**Task item**
In the entries below, find the line with "fmax_mhz: 407" and print exactly every line from there up to and including the line with "post-route-util_pct: 78.3", with no other lines.

Entries taken from a collection:
Content starts

[src/rtl/senha_pkg.sv]
// Shared types for the keypad code-capture block: digit width, digit type and FSM states.
package senha_pkg;

  localparam int DIGIT_W = 4;

  typedef enum logic [1:0] {ENTRY, CHECK, DISARMED, LOCKED} senha_state_t;

  typedef logic [DIGIT_W-1:0] digit_t;

endpackage

[src/rtl/registrador_digitos.sv]
// Buffer of N_DIGITS entered digits: one synchronous write port, one combinational read port.
module registrador_digitos
  import senha_pkg::*;
#(
  parameter int N_DIGITS = 4,
  parameter int IW       = $clog2(N_DIGITS)
) (
  input  logic          clk,
  input  logic          rst_n,
  input  logic          wr_en,
  input  logic [IW-1:0] wr_idx,
  input  digit_t        wr_data,
  input  logic [IW-1:0] rd_idx,
  output digit_t        rd_data
);

  digit_t mem [N_DIGITS];

  always_ff @(posedge clk or negedge rst_n) begin
    if (!rst_n) begin
      for (int i = 0; i < N_DIGITS; i++) mem[i] <= '0;
    end else if (wr_en) begin
      mem[wr_idx] <= wr_data;
    end
  end

  assign rd_data = mem[rd_idx];

endmodule

[src/rtl/captura_senha.sv]
// Keypad code capture: buffers N_DIGITS digits, streams them to the external comparator on enter,
// and tracks disarm / failed tries / lockout. Optional idle timeout: CAPTURA_SENHA_TIMEOUT_EN.
module captura_senha
  import senha_pkg::*;
#(
  parameter int N_DIGITS       = 4,
  parameter int MAX_TRIES      = 3,
  parameter int TIMEOUT_CYCLES = 5000
) (
  input  logic                           clk,
  input  logic                           rst_n,
  input  logic                           key_valid,
  input  digit_t                         key_digit,
  input  logic                           key_clear,
  input  logic                           key_enter,
  output digit_t                         cmp_q1,
  output logic [$clog2(N_DIGITS)-1:0]    cmp_idx,
  output logic                           cmp_enable,
  input  logic                           cmp_s,
  output logic [$clog2(N_DIGITS+1)-1:0]  digit_count,
  output logic                           disarmed,
  output logic                           fail,
  output logic [$clog2(MAX_TRIES+1)-1:0] tries_left,
  output logic                           locked
);

  localparam int IW = $clog2(N_DIGITS);
  localparam int CW = $clog2(N_DIGITS + 1);
  localparam int TW = $clog2(MAX_TRIES + 1);

  senha_state_t  state, state_nxt;
  logic [CW-1:0] cnt, cnt_nxt;
  logic [IW-1:0] idx, idx_nxt;
  logic          acc, acc_nxt;
  logic [TW-1:0] tries, tries_nxt;
  logic          fail_r, fail_nxt;
  logic          wr_en;
  logic          timeout;
  digit_t        rd_data;
  logic          any_key;

  assign any_key = key_valid | key_clear | key_enter;

  registrador_digitos #(.N_DIGITS(N_DIGITS), .IW(IW)) u_buf (
    .clk     (clk),
    .rst_n   (rst_n),
    .wr_en   (wr_en),
    .wr_idx  (cnt[IW-1:0]),
    .wr_data (key_digit),
    .rd_idx  (idx),
    .rd_data (rd_data)
  );

`ifdef CAPTURA_SENHA_TIMEOUT_EN
  localparam int OW = $clog2(TIMEOUT_CYCLES + 1);
  logic [OW-1:0] idle;

  assign timeout = (state == ENTRY) && !any_key && (cnt != '0) && (idle == OW'(TIMEOUT_CYCLES - 1));

  // Idle cycles are only counted while a partial entry is pending.
  always_ff @(posedge clk or negedge rst_n) begin
    if (!rst_n) begin
      idle <= '0;
    end else if (state != ENTRY || any_key || cnt == '0 || timeout) begin
      idle <= '0;
    end else begin
      idle <= idle + OW'(1);
    end
  end
`else
  logic unused_timeout_cfg;
  assign unused_timeout_cfg = (TIMEOUT_CYCLES != 0);
  assign timeout = 1'b0;
`endif

  always_ff @(posedge clk or negedge rst_n) begin
    if (!rst_n) begin
      state  <= ENTRY;
      cnt    <= '0;
      idx    <= '0;
      acc    <= 1'b0;
      tries  <= TW'(MAX_TRIES);
      fail_r <= 1'b0;
    end else begin
      state  <= state_nxt;
      cnt    <= cnt_nxt;
      idx    <= idx_nxt;
      acc    <= acc_nxt;
      tries  <= tries_nxt;
      fail_r <= fail_nxt;
    end
  end

  always_comb begin
    state_nxt = state;
    cnt_nxt   = cnt;
    idx_nxt   = idx;
    acc_nxt   = acc;
    tries_nxt = tries;
    fail_nxt  = 1'b0;
    wr_en     = 1'b0;
    case (state)
      ENTRY: begin
        if (key_clear) begin
          cnt_nxt = '0;
        end else if (key_enter) begin
          if (cnt == CW'(N_DIGITS)) begin
            state_nxt = CHECK;
            idx_nxt   = '0;
            acc_nxt   = 1'b1;
          end
        end else if (key_valid) begin
          if (cnt < CW'(N_DIGITS)) begin
            wr_en   = 1'b1;
            cnt_nxt = cnt + CW'(1);
          end
        end else if (timeout) begin
          cnt_nxt = '0;
        end
      end
      CHECK: begin
        acc_nxt = acc & cmp_s;
        idx_nxt = idx + IW'(1);
        if (idx == IW'(N_DIGITS - 1)) begin
          idx_nxt = '0;
          if (acc & cmp_s) begin
            state_nxt = DISARMED;
          end else begin
            fail_nxt  = 1'b1;
            cnt_nxt   = '0;
            if (tries != '0) tries_nxt = tries - TW'(1);
            state_nxt = (tries <= TW'(1)) ? LOCKED : ENTRY;
          end
        end
      end
      default: ;
    endcase
  end

  assign cmp_enable  = (state == CHECK);
  assign cmp_idx     = cmp_enable ? idx : '0;
  assign cmp_q1      = cmp_enable ? rd_data : '0;
  assign digit_count = cnt;
  assign disarmed    = (state == DISARMED);
  assign locked      = (state == LOCKED);
  assign fail        = fail_r;
  assign tries_left  = tries;

endmodule

[config.mk]
export PLATFORM = sky130hd
export DESIGN_NAME = captura_senha
export DESIGN_NICKNAME = d
export VERILOG_FILES = /design/src/rtl/senha_pkg.sv /design/src/rtl/registrador_digitos.sv /design/src/rtl/captura_senha.sv
export SDC_FILE = /design/constraint.sdc
export NUM_CORES = 1
export LEC_CHECK = 0
export CORE_UTILIZATION = 55
export DETAILED_ROUTE_END_ITERATION = 12
export PLACE_DENSITY = 0.93
export SETUP_SLACK_MARGIN = 0.2
export SLEW_MARGIN = 20
export SYNTH_ARGS = -nofsm -noshare
export SYNTH_HDL_FRONTEND = slang
export SYNTH_SLANG_ARGS = --single-unit
[constraint.sdc]
create_clock -name clk -period 2.7 [get_ports clk]
set_clock_uncertainty 0.2 [all_clocks]
set_input_delay 0.54 -clock clk [delete_from_list [all_inputs] [get_ports clk]]
set_output_delay 0.54 -clock clk [all_outputs]
set_load 0.005 [all_outputs]
==> metrics.yaml <==
critical_path:
  r2r_end: "digit_count[1]"
  cp-endpoint: "cmp_q1[1]"
  start_kind: "flop"
  reg2reg_depth: 6
  cpLargestDelayFamily: "multiplexers"
  critical_path_class: "flop to primary output"
  cpMaxStageDelayCell: "mux4_2"
  crit_buf_inv: 2
  critPathCaptureType: "primary output"
  max_stage_delay_ns: 0.47
  worstSetupStartpoint: "idx[0]"
  path_max_fanout: 4
  r2r_start: "idx[0]"
  cp_data_arrival_time_ns: 1.72
  cp.required_ns: 1.96
  cp_cell_sequence: "buf_6 -> mux4_2 -> and2_1 -> clkdlybuf4s15_1"
  crit_cells: 4
  rrSetupSlack_ns: 0.66
cts:
  cts_made_buffers: 3
  clockBufferDepth: 2
  cts_tree: "built"
  clock_latency_ns: 0.33
  root_buffer: "clkbuf_4"
  path_clk_slew_ns: 0.14
  cts_sinks: 27
  cts.htree.levels: 1
logic_synthesis:
  synth-async-reset-ratio_pct: 100
  synth.area.top_cells: "dfrtp_1, mux2_2, mux4_2"
  synth_ff_type: "dfrtp_1"
  ys_seq_area_share_pct: 49.3
  synth-seq-cells: 27
  synth-edff-count: 0
  yosysWarningCount: 0
  syn_nets: 123
  netlist_area_um2: 1380
  synth_top_area_share_pct: 45.5
  syn_inst: 106
  ys_types: 31
  avgSynthCellArea_um2: 13.0
  yosysTopAreaCell: "dfrtp_1"
timing:
  final_max_slew_viol_count: 0
  rsz0062_at_grt: "true"
  fin_crit_sh_pct: 91.1
  fmax_mhz: 407
  setup_ws_ns: 0.241
  hold_viol: 0
  post-route-min-period_ns: 2.46
  setup-tns-final_ns: 0
  setup_viol: 0
  tightest_slew_ns: 0.346
  relSlewSlack_pct: 77.0
layout:
  drive_above_1_share_pct: 38.4
  layout_commonest_cell: "dfrtp_1"
  design_area_um2: 1780
  area_growth_syn_to_layout_pct: 29.7
  final_nets: 164
  post-route-util_pct: 78.3
  layout_common_cells: "dfrtp_1, clkdlybuf4s50_1, mux2_2"
  diodes: 0
floorplanning:
  dieArea_um2: 2700
  die_y_um: 52
  start_util_pct: 60.4
  die_w_um: 52
  core_area_um2: 2280
  rows: 17
  ioPinCount: 25
power:
  vdd_drop_max_mv: 0.543
  power.total_mw: 1.40
  p_leak_nw: 0.852
  power_density_nw_per_um2: 784
detailed_routing:
  wl_um: 2970
  antenna_left: 0
  wl_per_cell_um: 17.1
  drcViolationCount: 0
  via_count: 991
  via_per_inst: 5.70
  first_iter_violations: 10
  firstDrtPassIters: 4
min_path:
  min-delay-path-class: "flop to flop"
grt:
  antenna_found_initial: 0
  grt_pass1_wl_um: 4570
  track_usage_pct: 23.9
  grt_pass1_vias: 982
  grt_max_degree: 28
  overflow: 0
placement:
  io_buffer_count: 24
  routabilityCongestion: 0.735
  dp_hpwl_um: 1940
  pre_cts_slack_ns: 0.237
  post_dp_cell_area_um2: 1650
run:
  maxCapViolCount: 0
status:
  status: "finished clean"
-- cell usage after synthesis, types with 2 or more instances --
cell type  instances
nand3_1            5
a31o_2             3
and2_1             8
o21ai_0            4
ha_1               7
mux4_2             4
nor2_1             3
nand3b_1           2
mux2_2            16
buf_2              2
mux2i_1            2
dfrtp_1           25
dfstp_2            2
inv_1              6
-- power by group --
part | leakage, nW | switching [mW] | internal, mW | total [mW]
combinational | 0.493 | 0.203 | 0.374 | 0.577
clock | 0.0150 | 0.115 | 0.0580 | 0.173
sequential | 0.344 | 0.110 | 0.539 | 0.648
-- worst min-delay path by stage --
stage,end,cells after the start,startpoint,slack (ns)
6_report,u_buf.mem[7],1,u_buf.mem[7],0.32
2_1_floorplan,acc,0,rst_n,0.04
5_1_grt,u_buf.mem[1],1,u_buf.mem[1],0.35
4_1_cts,u_buf.mem[7],1,u_buf.mem[7],0.32
3_3_place_gp,u_buf.mem[6],1,u_buf.mem[6],0.28
3_5_place_dp,u_buf.mem[7],1,u_buf.mem[7],0.29
-- layer usage --
layer  up-vias  track usage [%]  share of wire, %  routed length, um
met2        35             40.6                50               1470
met3         5             1.75               3.2                 94
met1       491             31.1                46               1360
li1        460                -                 -                  -
met4         0             10.8               1.5                 44
met5         -                0                 0                  0
-- sequential cells by signal, summed over array words and instances, names as in the netlist --
| signal | count |
|---|---|
| fail | 1 |
| acc | 1 |
| state | 2 |
| u_buf.mem | 16 |
| idx | 2 |
| digit_count | 3 |
| tries_left | 2 |
-- cell families (layout without fill, tap and decap cells) --
kind of cell / count (synthesis) / count (layout) / synth area share [%]
xor+xnor: 1 / 1 / 0.637
compound gates: 11 / 11 / 6.37
fa+ha+maj: 7 / 7 / 6.37
simple gates: 28 / 28 / 13.0
buf+inv: 10 / 50 / 3.18
mux: 22 / 22 / 21.1
flops: 27 / 27 / 49.3
-- timing repair --
item,4_1_cts,5_1_grt
hold buffers,0,0
buffers inserted,7,6
resized for setup,7,14
setup endpoints to repair,6,6
pin swaps,0,1
-- per-stage QoR --
step | instances | hold WS [ns]
floorplan | 106 | 0.0444
global placement | 157 | 0.282
detailed placement | 157 | 0.287
CTS | 168 | 0.319
global route | 174 | 0.346
finish | 174 | 0.318
-- area by class of cell --
type | instances | area (um^2)
clock buffer | 4 | 26.3
sequential | 27 | 682
tap | 28 | 35.0
timing repair buffer | 39 | 358
fill | 129 | 493
multi-input combinational | 69 | 656
inverter | 7 | 26.3
Note: power is estimated with default switching activity, not from simulation.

Content ends

**Answer section**
  fmax_mhz: 407
  setup_ws_ns: 0.241
  hold_viol: 0
  post-route-min-period_ns: 2.46
  setup-tns-final_ns: 0
  setup_viol: 0
  tightest_slew_ns: 0.346
  relSlewSlack_pct: 77.0
layout:
  drive_above_1_share_pct: 38.4
  layout_commonest_cell: "dfrtp_1"
  design_area_um2: 1780
  area_growth_syn_to_layout_pct: 29.7
  final_nets: 164
  post-route-util_pct: 78.3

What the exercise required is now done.